Rachmaninov: Liturgie van de heilige Johannes Chrysostomus op. 31. Lets omroepkoor o.l.v. Sigvards Klava. Ondine ODE 1151-5 (58’59”). 2008
Rachmaninov had van kinds af aan belangstelling voor gewijde muziek. De schoonheid en de grandeur daarvan onderging hij al in de kerken en kloosters in en rond Novgorod waar hij opgroeide en later in St. Petersburg. Als kind verdiepte hij zich al in de Ochtoix, een verzameling liturgische gezangen die hem niet alleen vertrouwd maakte met de riten uit de Grieks orthodoxe leer.

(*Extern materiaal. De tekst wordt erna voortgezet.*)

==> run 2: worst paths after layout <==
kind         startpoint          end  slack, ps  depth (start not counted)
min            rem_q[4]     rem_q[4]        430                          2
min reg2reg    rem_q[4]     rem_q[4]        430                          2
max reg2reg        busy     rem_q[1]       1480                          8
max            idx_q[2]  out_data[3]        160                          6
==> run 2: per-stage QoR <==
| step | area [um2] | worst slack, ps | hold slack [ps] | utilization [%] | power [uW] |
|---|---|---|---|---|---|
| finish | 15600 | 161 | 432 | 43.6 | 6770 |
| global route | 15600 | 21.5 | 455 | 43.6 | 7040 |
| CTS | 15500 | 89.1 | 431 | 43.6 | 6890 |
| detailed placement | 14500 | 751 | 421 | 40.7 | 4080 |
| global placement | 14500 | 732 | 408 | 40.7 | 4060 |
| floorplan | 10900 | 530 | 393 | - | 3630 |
### src/rtl/stage_mem.sv
// MIPS MEM stage: req/ack data-memory FSM, MEM/WB latch and upstream stall.
// Optional bus-timeout abort is compiled in with MEM_TIMEOUT_EN.
module stage_mem
  import mips_mem_pkg::*;
#(
  parameter int unsigned TIMEOUT_CYC  = 16,
  parameter logic [31:0] RESET_PC_VAL = 32'h0
) (
  input  logic        clk,
  input  logic        rst_n,
  input  logic        inMemRead,
  input  logic        inMemWrite,
  input  logic        inRegWrite,
  input  logic [1:0]  inMemtoReg,
  input  logic [31:0] inAlu,
  input  logic [31:0] inDataRt,
  input  logic [4:0]  inMuxRtRd,
  input  logic [2:0]  inflagLoadWordDividerMEM,
  input  logic [1:0]  inflagStoreWordDividerMEM,
  output logic        memReq,
  output logic        memWe,
  output logic [31:0] memAddr,
  output logic [3:0]  memBe,
  output logic [31:0] memWdata,
  input  logic [31:0] memRdata,
  input  logic        memAck,
  output logic        outStall,
  output logic        outAddrErr,
  output logic [31:0] outReadData,
  output logic [31:0] outAluWb,
  output logic [4:0]  outMuxRtRdWb,
  output logic [1:0]  outMemtoRegWb,
  output logic        outRegWriteWb
);

  if (TIMEOUT_CYC < 2) begin : g_bad_cfg
    $error("TIMEOUT_CYC must be at least 2");
  end

  logic [0:0]  state_q, state_d;
  logic        req_q, req_d;
  logic        we_q, we_d;
  logic [31:0] addr_q, addr_d;
  logic [3:0]  be_q, be_d;
  logic [31:0] wdata_q, wdata_d;
  logic        err_q, err_d;
  memwb_t      wb_q, wb_d;
  ctx_t        ctx_q, ctx_d;

  logic        mem_op, mis, go, timeout_hit;
  logic [3:0]  lane_be;
  logic [31:0] lane_wdata, lane_rdata;

  assign mem_op = inMemRead | inMemWrite;
  // A read+write request is a store, so inMemWrite alone picks the access size.
  assign mis    = mem_op & misaligned(inMemWrite, inflagLoadWordDividerMEM,
                                      inflagStoreWordDividerMEM, inAlu[1:0]);
  assign go     = (state_q == ST_IDLE) & mem_op & ~mis;

  mem_lane_align u_lane (
    .is_store_i    (inMemWrite),
    .ld_flag_i     (inflagLoadWordDividerMEM),
    .st_flag_i     (inflagStoreWordDividerMEM),
    .offset_i      (inAlu[1:0]),
    .wdata_i       (inDataRt),
    .be_o          (lane_be),
    .wdata_o       (lane_wdata),
    .cap_ld_flag_i (ctx_q.ldf),
    .cap_offset_i  (ctx_q.off),
    .rdata_i       (memRdata),
    .rdata_o       (lane_rdata)
  );

`ifdef MEM_TIMEOUT_EN
  localparam int unsigned CntW = $clog2(TIMEOUT_CYC + 1);
  logic [CntW-1:0] cnt_q, cnt_d;

  assign timeout_hit = (state_q == ST_BUSY) & ~memAck & (cnt_q == CntW'(TIMEOUT_CYC - 1));

  always_comb begin
    cnt_d = cnt_q;
    if (go) begin
      cnt_d = '0;
    end else if (state_q == ST_BUSY && !memAck && !timeout_hit) begin
      cnt_d = cnt_q + 1'b1;
    end
  end

  always_ff @(posedge clk or negedge rst_n) begin
    if (!rst_n) begin
      cnt_q <= '0;
    end else begin
      cnt_q <= cnt_d;
    end
  end
`else
  assign timeout_hit = 1'b0;
`endif

  always_comb begin
    state_d = state_q;
    req_d   = req_q;
    we_d    = we_q;
    addr_d  = addr_q;
    be_d    = be_q;
    wdata_d = wdata_q;
    err_d   = 1'b0;
    wb_d    = wb_q;
    ctx_d   = ctx_q;
    case (state_q)
      ST_IDLE: begin
        if (go) begin
          state_d   = ST_BUSY;
          req_d     = 1'b1;
          we_d      = inMemWrite;
          addr_d    = {inAlu[31:2], 2'b00};
          be_d      = lane_be;
          wdata_d   = inMemWrite ? lane_wdata : 32'h0;
          ctx_d     = '{off: inAlu[1:0], ldf: inflagLoadWordDividerMEM, store: inMemWrite,
                        alu: inAlu, rd: inMuxRtRd, mtr: inMemtoReg, rw: inRegWrite};
          wb_d.rw   = 1'b0;
        end else begin
          // Pass-through; a misaligned access becomes a flagged bubble.
          err_d = mis;
          wb_d  = '{rdata: 32'h0, alu: inAlu, rd: inMuxRtRd, mtr: inMemtoReg,
                    rw: inRegWrite & ~mis};
        end
      end
      ST_BUSY: begin
        if (memAck) begin
          state_d = ST_IDLE;
          req_d   = 1'b0;
          wb_d    = '{rdata: ctx_q.store ? 32'h0 : lane_rdata, alu: ctx_q.alu, rd: ctx_q.rd,
                      mtr: ctx_q.mtr, rw: ctx_q.rw};
        end else if (timeout_hit) begin
          state_d = ST_IDLE;
          req_d   = 1'b0;
          err_d   = 1'b1;
          wb_d.rw = 1'b0;
        end else begin
          wb_d.rw = 1'b0;
        end
      end
      default: state_d = ST_IDLE;
    endcase
  end

  always_ff @(posedge clk or negedge rst_n) begin
    if (!rst_n) begin
      state_q <= ST_IDLE;
      req_q   <= 1'b0;
      we_q    <= 1'b0;
      addr_q  <= 32'h0;
      be_q    <= 4'h0;
      wdata_q <= 32'h0;
      err_q   <= 1'b0;
      wb_q    <= '{rdata: 32'h0, alu: RESET_PC_VAL, rd: 5'h0, mtr: 2'h0, rw: 1'b0};
      ctx_q   <= '0;
    end else begin
      state_q <= state_d;
      req_q   <= req_d;
      we_q    <= we_d;
      addr_q  <= addr_d;
      be_q    <= be_d;
      wdata_q <= wdata_d;
      err_q   <= err_d;
      wb_q    <= wb_d;
      ctx_q   <= ctx_d;
    end
  end

  always_comb begin
    if (state_q == ST_IDLE) begin
      outStall = go;
    end else begin
      outStall = ~memAck & ~timeout_hit;
    end
  end

  assign memReq        = req_q;
  assign memWe         = we_q;
  assign memAddr       = addr_q;
  assign memBe         = be_q;
  assign memWdata      = wdata_q;
  assign outAddrErr    = err_q;
  assign outReadData   = wb_q.rdata;
  assign outAluWb      = wb_q.alu;
  assign outMuxRtRdWb  = wb_q.rd;
  assign outMemtoRegWb = wb_q.mtr;
  assign outRegWriteWb = wb_q.rw;

endmodule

Toen hij later in Moskou studeerde, leerde hij de gewijde muziek van Tchaikovsky, Rimsky-Korsakov en Kastalsky kennen en volgde hij lezingen van Stepan Smolensky. Deze stuurde hem de teksten van de Johannes liturgie die hij echter pas in 1910 op muziek zette zodat deze paste binnen de eucharistie viering; Kastalsky diende hem daarbij van advies.
Zo ontstond een 20-delig werk voor vierstemmig gemengd koor. Het bevat prachtige momenten, zoals de tweede antifoon (nr. 3) en natuurlijk het Onze Vader (nr. 14) dat omvangrijker is dan de behandeling door Tchaikovsky van dezelfde materie uit 1878. Vooral het krachtige expressieve gevoel spreekt hier aan omdat het steunt op een dieper liggende spiritualiteit.
In de uitvoeringspraktijk blijft de vraag of de inbreng van de priester en de deken wel of niet moeten worden aangebracht. Hier is dat niet het geval en beperkt men zich zuiver tot de muziek, inclusief het gezang van de Cherubijnen. Wie meer wil, zou Best (Hyperion CDA 66703) of Kornev (Philips 442.776-2) kunnen proberen.
Intussen is het pure vreugde en bewondering om naar het in 1940 opgerichte Letse omroepkoor te luisteren; het heeft om te beginnen geen moeite met de Russische taal, maar bezit – wat nog belangrijker is - ook een koorcultuur om een puntje aan te zuigen.